Hier finden Sie wissenschaftliche Publikationen aus den Fraunhofer-Instituten.

Integration of Optimized Modulation Filter Sets into Deep Neural Networks for Automatic Speech Recognition

: Moritz, Niko; Kollmeier, Birger; Anemüller, Jörn


IEEE ACM transactions on audio, speech, and language processing 24 (2016), Nr.12, S.2439-2452
ISSN: 2329-9290
ISSN: 2329-9304
Fraunhofer IDMT ()

Inspired by physiological studies on the human auditory system and by results from psychoacoustics, an amplitude modulation filter bank (AMFB) has been developed and successfully applied to feature extraction for automatic speech recognition (ASR) in earlier work. Here, we address the question as to which amplitude modulation (AM) frequency decomposition leads to optimal ASR performance by proposing a parameterized functional relationship between modulation center frequency and modulation bandwidth.

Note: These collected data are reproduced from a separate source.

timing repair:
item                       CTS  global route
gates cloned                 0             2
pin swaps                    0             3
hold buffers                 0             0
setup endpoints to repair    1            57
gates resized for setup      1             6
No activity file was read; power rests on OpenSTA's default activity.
--- config.mk ---
export PLATFORM = sky130hd
export DESIGN_NAME = pixel_feeder
export DESIGN_NICKNAME = d
export VERILOG_FILES = /design/src/rtl/pixel_feeder_pkg.sv /design/src/rtl/pixel_fifo.sv /design/src/rtl/pixel_feeder.sv
export SDC_FILE = /design/constraint.sdc
export NUM_CORES = 2
export LEC_CHECK = 0
export CAP_MARGIN = 20
export CORE_ASPECT_RATIO = 2
export CORE_MARGIN = 2
export CORE_UTILIZATION = 50
export DETAILED_ROUTE_END_ITERATION = 6
export PLACE_DENSITY = 0.67
export SETUP_SLACK_MARGIN = 0.1
export SYNTH_ARGS = -nofsm -noshare
export SYNTH_HDL_FRONTEND = slang
export SYNTH_HIERARCHICAL = 1
export SYNTH_SLANG_ARGS = --single-unit
--- constraint.sdc ---
create_clock -name clk -period 12.9 [get_ports clk]
set_input_delay 1.935 -clock clk [delete_from_list [all_inputs] [get_ports clk]]
set_output_delay 1.935 -clock clk [all_outputs]
set_load 0.02 [all_outputs]
## src/rtl/hazard_pkg.sv

```systemverilog
// Shared instruction-format, hazard-code and FSM definitions for the hazard scanner.
// The optional load-use code is enabled by defining HAZARD_LOADUSE_EN.
package hazard_pkg;

  // Instruction field positions: [7:6] opcode, [5:4] rd, [3:2] rs1, [1:0] rs2
  localparam int OP_LSB  = 6;
  localparam int RD_LSB  = 4;
  localparam int RS1_LSB = 2;
  localparam int RS2_LSB = 0;

  typedef enum logic [1:0] {
    OP_ALU   = 2'b00,
    OP_LOAD  = 2'b01,
    OP_STORE = 2'b10,
    OP_NOP   = 2'b11
  } opcode_e;

  typedef enum logic [1:0] {
    HZ_NONE    = 2'b00,
    HZ_RAW1    = 2'b01,
    HZ_RAW2    = 2'b10,
    HZ_LOADUSE = 2'b11
  } hcode_e;

  typedef enum logic [1:0] {
    IDLE = 2'b00,
    RD   = 2'b01,
    EV   = 2'b10,
    DONE = 2'b11
  } state_e;

  typedef struct packed {
    opcode_e    op;
    logic [1:0] rd;
    logic [1:0] rs1;
    logic [1:0] rs2;
  } instr_t;

  // One producer-history slot: does the instruction write a real register, and which one
  typedef struct packed {
    logic       valid;
    logic       is_load;
    logic [1:0] rd;
  } hist_t;

  localparam hist_t HIST_NONE = '0;

  function automatic instr_t decode(input logic [7:0] raw);
    instr_t i;
    i.op  = opcode_e'(raw[OP_LSB +: 2]);
    i.rd  = raw[RD_LSB +: 2];
    i.rs1 = raw[RS1_LSB +: 2];
    i.rs2 = raw[RS2_LSB +: 2];
    return i;
  endfunction

  // r0 is hardwired, so writing it never produces a dependency
  function automatic hist_t make_hist(input opcode_e op, input logic [1:0] rd);
    hist_t h;
    h.valid   = (op == OP_ALU || op == OP_LOAD) && (rd != 2'd0);
    h.is_load = (op == OP_LOAD);
    h.rd      = rd;
    return h;
  endfunction

endpackage

```

## src/rtl/hazard_cmp.sv

```systemverilog
// Combinational classifier: compares one instruction's source registers against
// the two most recent producers. Load-use code only when HAZARD_LOADUSE_EN is defined.
module hazard_cmp
  import hazard_pkg::*;
(
  input  logic [7:0] instr,
  input  hist_t      h1,
  input  hist_t      h2,
  output hcode_e     code
);

  instr_t ins;
  logic   use_rs1;
  logic   use_rs2;
  logic   use_rd;
  logic   hit1;
  logic   hit2;
  logic   unused_hist;

  assign ins = decode(instr);

  // NOTE: every output of a combinational block gets a default first so no path leaves it unassigned (no latch).
  always_comb begin
    use_rs1 = 1'b0;
    use_rs2 = 1'b0;
    use_rd  = 1'b0;
    unique case (ins.op)
      OP_ALU: begin
        use_rs1 = 1'b1;
        use_rs2 = 1'b1;
      end
      OP_LOAD: use_rs1 = 1'b1;
      OP_STORE: begin
        use_rd  = 1'b1;
        use_rs1 = 1'b1;
      end
      default: ;
    endcase
  end

  assign hit1 = h1.valid && ((use_rs1 && ins.rs1 == h1.rd) ||
                             (use_rs2 && ins.rs2 == h1.rd) ||
                             (use_rd  && ins.rd  == h1.rd));
  assign hit2 = h2.valid && ((use_rs1 && ins.rs1 == h2.rd) ||
                             (use_rs2 && ins.rs2 == h2.rd) ||
                             (use_rd  && ins.rd  == h2.rd));

  // Distance-1 dependency dominates; distance 2 is reported only when distance 1 is clean
  always_comb begin
    code = HZ_NONE;
    if (hit1) begin
`ifdef HAZARD_LOADUSE_EN
      code = h1.is_load ? HZ_LOADUSE : HZ_RAW1;
`else
      code = HZ_RAW1;
`endif
    end else if (hit2) begin
      code = HZ_RAW2;
    end
  end

`ifdef HAZARD_LOADUSE_EN
  assign unused_hist = h2.is_load;
`else
  assign unused_hist = h1.is_load ^ h2.is_load;
`endif

endmodule

```

## src/rtl/hazard_scanner.sv

```systemverilog
// Walks the instruction memory entry by entry, classifies each instruction's hazard
// and writes the code to the hazard memory. Load-use code gated by HAZARD_LOADUSE_EN.
module hazard_scanner
  import hazard_pkg::*;
#(
  parameter int DEPTH = 16,
  parameter int AW    = 4
) (
  input  logic          clk,
  input  logic          rst_n,
  input  logic          start,
  output logic          busy,
  output logic          done,
  output logic          im_rd_en,
  output logic [AW-1:0] im_addr,
  input  logic [7:0]    im_rdata,
  output logic          hm_we,
  output logic [AW-1:0] hm_addr,
  output logic [1:0]    hm_wdata,
  output logic [AW:0]   hazard_cnt
);

  localparam logic [AW-1:0] LAST_IDX = AW'(DEPTH - 1);

  state_e        state;
  logic [AW-1:0] idx;
  hist_t         h1;
  hist_t         h2;
  hist_t         h_new;
  hcode_e        code;

  hazard_cmp u_cmp (
    .instr (im_rdata),
    .h1    (h1),
    .h2    (h2),
    .code  (code)
  );

  assign h_new = make_hist(opcode_e'(im_rdata[OP_LSB +: 2]), im_rdata[RD_LSB +: 2]);

  // Read data only arrives in EV, so the code is driven combinationally and gated by the strobe
  assign hm_wdata = hm_we ? code : HZ_NONE;

  // NOTE: sequential state uses non-blocking assignments so every register samples pre-edge values.
  always_ff @(posedge clk or negedge rst_n) begin
    if (!rst_n) begin
      state      <= IDLE;
      idx        <= '0;
      h1         <= HIST_NONE;
      h2         <= HIST_NONE;
      busy       <= 1'b0;
      done       <= 1'b0;
      im_rd_en   <= 1'b0;
      im_addr    <= '0;
      hm_we      <= 1'b0;
      hm_addr    <= '0;
      hazard_cnt <= '0;
    end else begin
      case (state)
        IDLE: begin
          if (start) begin
            state      <= RD;
            idx        <= '0;
            h1         <= HIST_NONE;
            h2         <= HIST_NONE;
            hazard_cnt <= '0;
            busy       <= 1'b1;
            im_rd_en   <= 1'b1;
            im_addr    <= '0;
          end
        end

        RD: begin
          state    <= EV;
          im_rd_en <= 1'b0;
          im_addr  <= '0;
          hm_we    <= 1'b1;
          hm_addr  <= idx;
        end

        EV: begin
          hm_we   <= 1'b0;
          hm_addr <= '0;
          h2      <= h1;
          h1      <= h_new;
          if (code != HZ_NONE) hazard_cnt <= hazard_cnt + (AW+1)'(1);
          if (idx == LAST_IDX) begin
            state <= DONE;
            idx   <= '0;
            busy  <= 1'b0;
            done  <= 1'b1;
          end else begin
            state    <= RD;
            idx      <= idx + AW'(1);
            im_rd_en <= 1'b1;
            im_addr  <= idx + AW'(1);
          end
        end

        DONE: begin
          state <= IDLE;
          done  <= 1'b0;
        end

        default: state <= IDLE;
      endcase
    end
  end

endmodule

```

Word error rates (WERs) of ASR experiments with 1551 different AMFBs are systematically evaluated and compared, resulting in the identification of a comparatively narrow range of optimal modulation frequency to modulation bandwidth characteristics. To integrate modulation processing with deep neural network (DNN) acoustic modeling, we propose (1) merging of modulation filter coefficients with DNN weights prior to a final training step and (2) an improved mean-variance normalization scheme for AMFBs.